**What to work on:** Since only part of the material below is wanted, output exactly the lines from the one with "DIE HEIGHT;223;um" up to and including the one with "4_1_cts | push_item[114]".

**Supplied data:**
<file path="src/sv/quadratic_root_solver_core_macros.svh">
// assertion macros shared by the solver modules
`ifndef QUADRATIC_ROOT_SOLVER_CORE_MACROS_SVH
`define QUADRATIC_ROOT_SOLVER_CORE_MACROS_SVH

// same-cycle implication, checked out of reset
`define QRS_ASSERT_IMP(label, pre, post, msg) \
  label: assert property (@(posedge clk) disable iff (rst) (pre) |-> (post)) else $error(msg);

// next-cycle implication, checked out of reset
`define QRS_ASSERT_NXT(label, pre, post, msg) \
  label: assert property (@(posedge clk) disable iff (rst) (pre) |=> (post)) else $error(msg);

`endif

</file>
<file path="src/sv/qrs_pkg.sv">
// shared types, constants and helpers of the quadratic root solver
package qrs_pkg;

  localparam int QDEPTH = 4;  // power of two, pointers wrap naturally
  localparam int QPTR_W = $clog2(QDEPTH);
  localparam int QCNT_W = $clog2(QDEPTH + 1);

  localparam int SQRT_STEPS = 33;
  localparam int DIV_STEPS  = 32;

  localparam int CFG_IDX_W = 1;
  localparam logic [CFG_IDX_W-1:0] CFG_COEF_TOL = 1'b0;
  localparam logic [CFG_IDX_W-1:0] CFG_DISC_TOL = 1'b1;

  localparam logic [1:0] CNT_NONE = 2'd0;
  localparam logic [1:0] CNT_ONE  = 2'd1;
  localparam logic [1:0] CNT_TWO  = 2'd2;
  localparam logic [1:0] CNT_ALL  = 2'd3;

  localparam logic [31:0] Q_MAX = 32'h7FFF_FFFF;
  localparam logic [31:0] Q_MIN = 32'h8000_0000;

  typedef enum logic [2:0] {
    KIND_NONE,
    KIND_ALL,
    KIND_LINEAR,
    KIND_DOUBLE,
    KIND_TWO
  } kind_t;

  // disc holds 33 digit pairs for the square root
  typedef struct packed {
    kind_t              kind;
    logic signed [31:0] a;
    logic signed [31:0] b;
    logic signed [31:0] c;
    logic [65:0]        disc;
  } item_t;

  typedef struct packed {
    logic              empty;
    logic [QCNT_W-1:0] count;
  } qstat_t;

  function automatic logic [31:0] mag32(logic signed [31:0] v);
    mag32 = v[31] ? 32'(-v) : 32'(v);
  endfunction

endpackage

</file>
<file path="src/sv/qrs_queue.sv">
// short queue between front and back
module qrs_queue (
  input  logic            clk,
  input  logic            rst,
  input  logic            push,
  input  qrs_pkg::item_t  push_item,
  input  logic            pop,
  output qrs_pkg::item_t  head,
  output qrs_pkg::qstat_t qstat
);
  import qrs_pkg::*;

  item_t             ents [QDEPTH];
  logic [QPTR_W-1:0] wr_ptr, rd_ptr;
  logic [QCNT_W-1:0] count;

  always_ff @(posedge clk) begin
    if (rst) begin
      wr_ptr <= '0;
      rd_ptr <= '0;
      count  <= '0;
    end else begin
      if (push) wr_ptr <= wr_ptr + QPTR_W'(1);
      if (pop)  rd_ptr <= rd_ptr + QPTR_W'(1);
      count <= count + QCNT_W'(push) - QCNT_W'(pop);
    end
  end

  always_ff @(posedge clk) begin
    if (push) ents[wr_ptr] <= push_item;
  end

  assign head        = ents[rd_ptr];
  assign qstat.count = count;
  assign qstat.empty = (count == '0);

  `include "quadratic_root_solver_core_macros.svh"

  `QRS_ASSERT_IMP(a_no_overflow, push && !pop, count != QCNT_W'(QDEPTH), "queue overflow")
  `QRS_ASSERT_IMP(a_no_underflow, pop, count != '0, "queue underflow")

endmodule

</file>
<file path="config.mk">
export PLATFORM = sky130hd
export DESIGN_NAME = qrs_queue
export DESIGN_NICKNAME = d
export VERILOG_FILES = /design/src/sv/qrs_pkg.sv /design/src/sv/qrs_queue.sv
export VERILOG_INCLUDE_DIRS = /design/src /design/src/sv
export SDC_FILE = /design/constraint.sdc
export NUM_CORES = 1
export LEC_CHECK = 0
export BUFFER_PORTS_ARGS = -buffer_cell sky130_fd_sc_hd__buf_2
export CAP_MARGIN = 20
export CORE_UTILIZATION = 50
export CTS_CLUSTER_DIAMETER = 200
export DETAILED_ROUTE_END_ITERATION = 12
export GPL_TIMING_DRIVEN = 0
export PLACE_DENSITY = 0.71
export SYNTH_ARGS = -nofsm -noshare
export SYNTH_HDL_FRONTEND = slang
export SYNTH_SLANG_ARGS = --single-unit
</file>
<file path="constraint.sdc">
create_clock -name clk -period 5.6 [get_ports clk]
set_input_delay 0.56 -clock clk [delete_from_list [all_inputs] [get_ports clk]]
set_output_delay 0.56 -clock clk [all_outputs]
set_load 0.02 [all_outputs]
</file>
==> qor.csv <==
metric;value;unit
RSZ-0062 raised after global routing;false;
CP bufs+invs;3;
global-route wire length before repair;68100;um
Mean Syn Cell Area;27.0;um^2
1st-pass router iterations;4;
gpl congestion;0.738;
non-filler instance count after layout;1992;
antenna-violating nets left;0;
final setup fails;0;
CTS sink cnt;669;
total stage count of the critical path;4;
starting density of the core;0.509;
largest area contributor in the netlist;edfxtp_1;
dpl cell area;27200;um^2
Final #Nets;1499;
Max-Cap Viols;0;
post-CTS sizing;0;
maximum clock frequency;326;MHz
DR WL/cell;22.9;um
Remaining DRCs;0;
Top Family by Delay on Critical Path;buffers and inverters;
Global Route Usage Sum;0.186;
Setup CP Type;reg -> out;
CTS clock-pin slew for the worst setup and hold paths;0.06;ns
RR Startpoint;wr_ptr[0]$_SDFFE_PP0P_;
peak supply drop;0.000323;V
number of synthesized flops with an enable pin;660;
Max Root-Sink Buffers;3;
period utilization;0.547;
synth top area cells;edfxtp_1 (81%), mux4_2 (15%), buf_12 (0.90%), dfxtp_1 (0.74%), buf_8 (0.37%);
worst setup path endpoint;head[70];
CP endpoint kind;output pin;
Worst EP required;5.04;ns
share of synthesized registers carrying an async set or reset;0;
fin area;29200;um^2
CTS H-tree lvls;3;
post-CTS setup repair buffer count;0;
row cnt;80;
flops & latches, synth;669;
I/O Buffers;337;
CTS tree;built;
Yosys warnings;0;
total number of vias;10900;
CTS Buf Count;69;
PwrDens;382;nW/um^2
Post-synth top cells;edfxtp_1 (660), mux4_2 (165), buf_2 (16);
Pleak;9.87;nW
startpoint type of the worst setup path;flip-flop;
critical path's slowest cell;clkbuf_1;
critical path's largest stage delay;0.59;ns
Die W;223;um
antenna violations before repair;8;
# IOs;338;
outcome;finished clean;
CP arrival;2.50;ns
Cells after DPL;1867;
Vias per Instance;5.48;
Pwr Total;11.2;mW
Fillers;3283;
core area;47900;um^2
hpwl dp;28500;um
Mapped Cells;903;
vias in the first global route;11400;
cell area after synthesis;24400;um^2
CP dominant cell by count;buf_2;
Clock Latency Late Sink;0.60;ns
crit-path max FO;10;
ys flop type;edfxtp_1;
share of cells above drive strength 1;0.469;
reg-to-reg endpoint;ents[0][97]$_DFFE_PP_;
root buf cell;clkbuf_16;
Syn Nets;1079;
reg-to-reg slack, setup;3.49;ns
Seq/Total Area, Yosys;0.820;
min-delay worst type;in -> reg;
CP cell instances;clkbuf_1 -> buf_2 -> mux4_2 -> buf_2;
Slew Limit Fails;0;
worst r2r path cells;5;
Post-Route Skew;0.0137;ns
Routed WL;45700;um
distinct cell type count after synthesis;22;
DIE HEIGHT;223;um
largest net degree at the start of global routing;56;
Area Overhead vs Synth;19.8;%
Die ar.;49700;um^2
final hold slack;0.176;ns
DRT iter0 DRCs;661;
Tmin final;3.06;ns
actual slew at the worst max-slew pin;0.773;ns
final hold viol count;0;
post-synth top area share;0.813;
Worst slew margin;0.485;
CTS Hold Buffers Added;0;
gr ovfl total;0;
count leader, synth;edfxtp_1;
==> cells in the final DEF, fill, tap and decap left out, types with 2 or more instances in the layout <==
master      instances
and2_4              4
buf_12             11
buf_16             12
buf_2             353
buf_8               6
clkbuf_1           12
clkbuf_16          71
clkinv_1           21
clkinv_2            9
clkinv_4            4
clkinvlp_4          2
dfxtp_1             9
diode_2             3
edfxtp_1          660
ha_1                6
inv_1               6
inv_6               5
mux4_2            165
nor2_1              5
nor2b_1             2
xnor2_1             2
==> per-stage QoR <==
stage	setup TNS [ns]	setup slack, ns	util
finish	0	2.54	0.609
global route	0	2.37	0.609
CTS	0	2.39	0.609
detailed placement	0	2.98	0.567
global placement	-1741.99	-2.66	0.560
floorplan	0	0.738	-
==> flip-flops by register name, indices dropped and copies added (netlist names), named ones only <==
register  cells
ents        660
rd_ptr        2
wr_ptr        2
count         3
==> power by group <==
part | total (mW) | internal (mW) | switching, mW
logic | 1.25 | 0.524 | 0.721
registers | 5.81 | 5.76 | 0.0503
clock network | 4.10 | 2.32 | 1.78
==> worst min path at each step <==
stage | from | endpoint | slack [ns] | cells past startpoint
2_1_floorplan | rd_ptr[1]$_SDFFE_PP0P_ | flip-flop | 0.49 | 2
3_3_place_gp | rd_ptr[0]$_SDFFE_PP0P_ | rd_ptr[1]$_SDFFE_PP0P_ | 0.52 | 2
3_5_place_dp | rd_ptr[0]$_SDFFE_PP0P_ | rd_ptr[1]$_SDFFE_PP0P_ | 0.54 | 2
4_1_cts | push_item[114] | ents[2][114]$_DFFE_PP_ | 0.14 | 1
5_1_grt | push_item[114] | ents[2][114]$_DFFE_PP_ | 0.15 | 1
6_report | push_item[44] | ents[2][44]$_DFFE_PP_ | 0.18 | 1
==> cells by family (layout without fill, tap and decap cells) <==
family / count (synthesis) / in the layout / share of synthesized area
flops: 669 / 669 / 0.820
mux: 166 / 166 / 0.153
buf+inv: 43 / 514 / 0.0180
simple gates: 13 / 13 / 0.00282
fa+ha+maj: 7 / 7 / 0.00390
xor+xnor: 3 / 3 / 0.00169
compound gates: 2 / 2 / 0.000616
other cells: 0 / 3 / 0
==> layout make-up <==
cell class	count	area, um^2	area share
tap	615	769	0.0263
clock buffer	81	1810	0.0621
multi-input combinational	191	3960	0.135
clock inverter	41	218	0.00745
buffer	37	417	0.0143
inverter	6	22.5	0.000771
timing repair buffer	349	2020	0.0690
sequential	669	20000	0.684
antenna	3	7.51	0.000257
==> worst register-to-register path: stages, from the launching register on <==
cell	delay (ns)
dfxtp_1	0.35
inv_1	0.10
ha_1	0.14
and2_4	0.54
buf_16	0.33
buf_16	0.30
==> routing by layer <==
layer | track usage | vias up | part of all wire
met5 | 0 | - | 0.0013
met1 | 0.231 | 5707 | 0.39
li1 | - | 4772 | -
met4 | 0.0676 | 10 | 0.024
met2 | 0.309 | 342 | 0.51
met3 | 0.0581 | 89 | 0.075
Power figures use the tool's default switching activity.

**Exercise solution:**
DIE HEIGHT;223;um
largest net degree at the start of global routing;56;
Area Overhead vs Synth;19.8;%
Die ar.;49700;um^2
final hold slack;0.176;ns
DRT iter0 DRCs;661;
Tmin final;3.06;ns
actual slew at the worst max-slew pin;0.773;ns
final hold viol count;0;
post-synth top area share;0.813;
Worst slew margin;0.485;
CTS Hold Buffers Added;0;
gr ovfl total;0;
count leader, synth;edfxtp_1;
==> cells in the final DEF, fill, tap and decap left out, types with 2 or more instances in the layout <==
master      instances
and2_4              4
buf_12             11
buf_16             12
buf_2             353
buf_8               6
clkbuf_1           12
clkbuf_16          71
clkinv_1           21
clkinv_2            9
clkinv_4            4
clkinvlp_4          2
dfxtp_1             9
diode_2             3
edfxtp_1          660
ha_1                6
inv_1               6
inv_6               5
mux4_2            165
nor2_1              5
nor2b_1             2
xnor2_1             2
==> per-stage QoR <==
stage	setup TNS [ns]	setup slack, ns	util
finish	0	2.54	0.609
global route	0	2.37	0.609
CTS	0	2.39	0.609
detailed placement	0	2.98	0.567
global placement	-1741.99	-2.66	0.560
floorplan	0	0.738	-
==> flip-flops by register name, indices dropped and copies added (netlist names), named ones only <==
register  cells
ents        660
rd_ptr        2
wr_ptr        2
count         3
==> power by group <==
part | total (mW) | internal (mW) | switching, mW
logic | 1.25 | 0.524 | 0.721
registers | 5.81 | 5.76 | 0.0503
clock network | 4.10 | 2.32 | 1.78
==> worst min path at each step <==
stage | from | endpoint | slack [ns] | cells past startpoint
2_1_floorplan | rd_ptr[1]$_SDFFE_PP0P_ | flip-flop | 0.49 | 2
3_3_place_gp | rd_ptr[0]$_SDFFE_PP0P_ | rd_ptr[1]$_SDFFE_PP0P_ | 0.52 | 2
3_5_place_dp | rd_ptr[0]$_SDFFE_PP0P_ | rd_ptr[1]$_SDFFE_PP0P_ | 0.54 | 2
4_1_cts | push_item[114] | ents[2][114]$_DFFE_PP_ | 0.14 | 1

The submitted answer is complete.